For I/O and data exchange on the machine's robots and vision system, PakTech needed Profibus and EtherNet/IP capability. So it implemented Beckhoff's EL6731 terminal that can pass Profibus data over an EtherCat network. To teach the robot and vision system, PakTech also deployed a web browser via EtherNet/IP.
The former PLC-based controls required users to connect with a laptop computer, establish an IP connection, navigate to a main screen with the controller, and so on. "This required too much training and documentation," Shook says. "Today, with our PC-based architecture, we've installed a simple pushbutton on the machine that opens the interface to teach the robot and vision system. It's exceptionally simple by comparison."
Thanks to its upgrades and added capabilities, MPA60 and related PakTech devices have one-touch operation, easy-to-set-up controls and tool-less changeovers. This also eliminated time-consuming and costly efforts to modify and debug PLC code. "Breaking through the old way of designing packaging systems in North America, while we maintain customer trust, is vitally important for us," Shook says.
In addition, machine-mountable EtherCat Box I/O allowed PakTech to accomplish networking and data acquisition in the field to various areas of the machines. "In the past, all our I/O was centralized and we had a lot of wiring back and forth to the field," Shook says. "EtherCat Box I/O eliminated this and the related costs and time required. We also use EtherCat as a drive bus. For us, the two-channel EtherCat servo drive was a surprising fit when used as a VFD. It further consolidated the panel because we now have two motor outputs with every drive. We previously used dedicated VFDs, which were fairly large units that took up a lot of cabinet space."
Similarly, PakTech also needed to implement motion control flexibly without having an automation platform that was overloaded with unnecessary controllers. "For instance, our previous control technology involved a PLC and a separate motion controller communicating via SERCOS," Shook says. "PakTech successfully consolidated these components. With EtherCat and PC-based control, we can implement motion and logic in the same controller. This was a technological leap forward for us, and it helped reduce required electrical panel space."
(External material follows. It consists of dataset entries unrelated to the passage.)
## src/rtl/wam_ctl_pkg.sv

```systemverilog
// Shared types and constants for the Whac-A-Mole controller.
// Latency: n/a (declarations only).
// Backpressure: n/a.
// Contents: round states, mole sub-phases, LFSR seed/taps, BCD helpers.
package wam_ctl_pkg;

  typedef enum logic [1:0] {
    ST_IDLE = 2'd0,
    ST_PLAY = 2'd1,
    ST_OVER = 2'd2
  } state_t;

  typedef enum logic {
    PH_GAP = 1'b0,
    PH_UP  = 1'b1
  } phase_t;

  // x^8+x^6+x^5+x^4+1 as a Fibonacci shift-left: feedback from bits 7,5,4,3.
  localparam logic [7:0] LFSR_SEED = 8'hA5;
  localparam logic [7:0] LFSR_TAPS = 8'hB8;

  // Two-digit BCD decrement, {tens,ones}; 00 is never decremented in use.
  function automatic logic [7:0] bcd_dec(input logic [7:0] v);
    logic [7:0] r;
    if (v[3:0] == 4'd0) r = {v[7:4] - 4'd1, 4'd9};
    else                r = {v[7:4], v[3:0] - 4'd1};
    return r;
  endfunction

  function automatic logic [7:0] to_bcd(input int sec);
    return 8'(((sec / 10) << 4) | (sec % 10));
  endfunction

endpackage

```

## src/rtl/wam_ctl_if.sv

```systemverilog
// Game-side signal bundle between the player/score logic and wam_ctl.
// Latency: n/a (wires only).
// Backpressure: none; all signals are levels or single-cycle pulses.
// Signals: start (level), hit[7:0], holes[7:0] one-hot, playing, over,
//          time_left BCD {tens,ones}, scr_clr pulse.
interface wam_ctl_if;
  logic       start;
  logic [7:0] hit;
  logic [7:0] holes;
  logic       playing;
  logic       over;
  logic [7:0] time_left;
  logic       scr_clr;

  // master: the environment driving start/hit; slave: the controller.
  modport master (
    output start, hit,
    input  holes, playing, over, time_left, scr_clr
  );

  modport slave (
    input  start, hit,
    output holes, playing, over, time_left, scr_clr
  );
endinterface

```

## src/rtl/wam_lfsr.sv

```systemverilog
// Free-running 8-bit maximal-length LFSR used for hole selection.
// Latency: new value every clk_19 cycle; q is registered.
// Backpressure: none; advances unconditionally, never reaches 0.
// Ports: clk_19 clock, clr_n async active-low reset to seed, q[7:0] state.
module wam_lfsr
  import wam_ctl_pkg::*;
(
  input  logic       clk_19,
  input  logic       clr_n,
  output logic [7:0] q
);

  always_ff @(posedge clk_19 or negedge clr_n) begin
    if (!clr_n) q <= LFSR_SEED;
    else        q <= {q[6:0], ^(q & LFSR_TAPS)};
  end

endmodule

```

## src/rtl/wam_ctl.sv

```systemverilog
// Whac-A-Mole round sequencer: IDLE->PLAY->OVER, mole popping, BCD countdown.
// Latency: all outputs registered; start edge to playing/scr_clr is one cycle.
// Backpressure: none; hits outside the lit hole or during GAP are dropped.
// Ports: clk_19, clr_n (async active-low), bus (wam_ctl_if.slave).
module wam_ctl
  import wam_ctl_pkg::*;
#(
  parameter int SEC_TICKS = 95,
  parameter int GAME_SEC  = 60,
  parameter int MOLE_UP   = 64,
  parameter int UP_MIN    = 16,
  parameter int UP_STEP   = 8,
  parameter int GAP       = 16
) (
  input  logic      clk_19,
  input  logic      clr_n,
  wam_ctl_if.slave  bus
);

  localparam int         SW        = (SEC_TICKS > 1) ? $clog2(SEC_TICKS) : 1;
  localparam logic [7:0] TIME_INIT = to_bcd(GAME_SEC);

  state_t          state_q, state_d;
  phase_t          phase_q, phase_d;
  logic            start_q;
  logic [7:0]      time_q, time_d;
  logic [SW-1:0]   sec_q, sec_d;
  logic [7:0]      gap_q, gap_d;
  logic [7:0]      life_q, life_d;
  logic [7:0]      up_q, up_d;
  logic [7:0]      holes_q, holes_d;
  logic [2:0]      idx_q, idx_d;
  logic [2:0]      whack_q, whack_d;
  logic            scr_clr_q, scr_clr_d;
  logic            playing_q, over_q;

  logic [7:0]      lfsr;
  logic            unused_lfsr;
  logic            start_edge;
  logic            sec_wrap;
  logic [2:0]      cand;
  logic [2:0]      pick;

  wam_lfsr u_lfsr (
    .clk_19 (clk_19),
    .clr_n  (clr_n),
    .q      (lfsr)
  );

  // Only the low three bits choose a hole.
  assign unused_lfsr = ^lfsr[7:3];

  assign start_edge = bus.start & ~start_q;
  assign sec_wrap   = (sec_q == SW'(SEC_TICKS - 1));
  assign cand       = lfsr[2:0];
  // Never light the same hole twice in a row.
  assign pick       = (cand == idx_q) ? cand + 3'd1 : cand;

  always_comb begin
    state_d   = state_q;
    phase_d   = phase_q;
    time_d    = time_q;
    sec_d     = sec_q;
    gap_d     = gap_q;
    life_d    = life_q;
    up_d      = up_q;
    holes_d   = holes_q;
    idx_d     = idx_q;
    whack_d   = whack_q;
    scr_clr_d = 1'b0;

    case (state_q)
      ST_IDLE, ST_OVER: begin
        holes_d = 8'h00;
        if (start_edge) begin
          state_d   = ST_PLAY;
          scr_clr_d = 1'b1;
          time_d    = TIME_INIT;
          sec_d     = '0;
          phase_d   = PH_GAP;
          gap_d     = 8'd0;
          up_d      = 8'(MOLE_UP);
          whack_d   = 3'd0;
        end
      end

      ST_PLAY: begin
        sec_d = sec_wrap ? '0 : sec_q + SW'(1);
        if (sec_wrap) time_d = bcd_dec(time_q);

        if (sec_wrap && time_q == 8'h01) begin
          // Round end beats any mole activity this cycle, including a whack.
          state_d = ST_OVER;
          holes_d = 8'h00;
          phase_d = PH_GAP;
          gap_d   = 8'd0;
        end else if (phase_q == PH_GAP) begin
          if (gap_q == 8'(GAP - 1)) begin
            idx_d   = pick;
            holes_d = 8'h01 << pick;
            life_d  = up_q;
            phase_d = PH_UP;
          end else begin
            gap_d = gap_q + 8'd1;
          end
        end else begin
          // A hit on the final lit cycle still counts as a whack.
          if (bus.hit[idx_q]) begin
            holes_d = 8'h00;
            phase_d = PH_GAP;
            gap_d   = 8'd0;
            whack_d = whack_q + 3'd1;
            if (whack_q == 3'd7) begin
              if ({1'b0, up_q} >= 9'(UP_MIN + UP_STEP)) up_d = up_q - 8'(UP_STEP);
              else                                      up_d = 8'(UP_MIN);
            end
          end else if (life_q <= 8'd1) begin
            holes_d = 8'h00;
            phase_d = PH_GAP;
            gap_d   = 8'd0;
          end else begin
            life_d = life_q - 8'd1;
          end
        end
      end

      default: begin
        state_d = ST_IDLE;
        holes_d = 8'h00;
      end
    endcase
  end

  always_ff @(posedge clk_19 or negedge clr_n) begin
    if (!clr_n) begin
      state_q   <= ST_IDLE;
      phase_q   <= PH_GAP;
      start_q   <= 1'b0;
      time_q    <= TIME_INIT;
      sec_q     <= '0;
      gap_q     <= 8'd0;
      life_q    <= 8'd0;
      up_q      <= 8'(MOLE_UP);
      holes_q   <= 8'h00;
      idx_q     <= 3'd0;
      whack_q   <= 3'd0;
      scr_clr_q <= 1'b0;
      playing_q <= 1'b0;
      over_q    <= 1'b0;
    end else begin
      state_q   <= state_d;
      phase_q   <= phase_d;
      start_q   <= bus.start;
      time_q    <= time_d;
      sec_q     <= sec_d;
      gap_q     <= gap_d;
      life_q    <= life_d;
      up_q      <= up_d;
      holes_q   <= holes_d;
      idx_q     <= idx_d;
      whack_q   <= whack_d;
      scr_clr_q <= scr_clr_d;
      playing_q <= (state_d == ST_PLAY);
      over_q    <= (state_d == ST_OVER);
    end
  end

  assign bus.holes     = holes_q;
  assign bus.playing   = playing_q;
  assign bus.over      = over_q;
  assign bus.time_left = time_q;
  assign bus.scr_clr   = scr_clr_q;

endmodule

```

## src/flat_wrapper.sv

```systemverilog
// flat-port wrapper written by rule: the top's interface ports become plain ports
module wam_ctl_flat import wam_ctl_pkg::*;
#(
  parameter int SEC_TICKS = 95,
  parameter int GAME_SEC  = 60,
  parameter int MOLE_UP   = 64,
  parameter int UP_MIN    = 16,
  parameter int UP_STEP   = 8,
  parameter int GAP       = 16
)
  (clk_19, clr_n, bus_start, bus_hit, bus_holes, bus_playing, bus_over, bus_time_left, bus_scr_clr);
  wam_ctl_if bus_i ();
  input  logic clk_19;
  input  logic clr_n;
  input wire logic [$bits(bus_i.start)-1:0] bus_start;
  input wire logic [$bits(bus_i.hit)-1:0] bus_hit;
  output wire logic [$bits(bus_i.holes)-1:0] bus_holes;
  output wire logic [$bits(bus_i.playing)-1:0] bus_playing;
  output wire logic [$bits(bus_i.over)-1:0] bus_over;
  output wire logic [$bits(bus_i.time_left)-1:0] bus_time_left;
  output wire logic [$bits(bus_i.scr_clr)-1:0] bus_scr_clr;
  assign bus_i.start = bus_start;
  assign bus_i.hit = bus_hit;
  assign bus_holes = bus_i.holes;
  assign bus_playing = bus_i.playing;
  assign bus_over = bus_i.over;
  assign bus_time_left = bus_i.time_left;
  assign bus_scr_clr = bus_i.scr_clr;
  wam_ctl #(.SEC_TICKS(SEC_TICKS), .GAME_SEC(GAME_SEC), .MOLE_UP(MOLE_UP), .UP_MIN(UP_MIN), .UP_STEP(UP_STEP), .GAP(GAP)) u_core (.clk_19(clk_19), .clr_n(clr_n), .bus(bus_i));
endmodule
```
More Efficiency in Less Space
"Today, we have 20% more control cabinet space to handle additional hardware requests," Shook says. "We also estimate that this change will eliminate an entire eight-hour period from our panel-build phase. Also, we have the ability to scale up to full-servo functionality without buying anything extra, and we're paying about the same as our previous VFD that provided zero servo capability. Using that vendor for a suitable servo system would cost approximately $3,000 more per axis compared with our new system because with the embedded PC and IPC we have the necessary hardware already installed to control servo axes."
As PakTech's control engineers get more accustomed to PC-based control, they're working to introduce it as their standard machine platform. "Some of the things that really aggravated us were the runtime licenses we needed to purchase and renew yearly from our previous PLC vendor," Shook says. "With this solution, we buy the license once and all updates are free, regardless of how old the license is."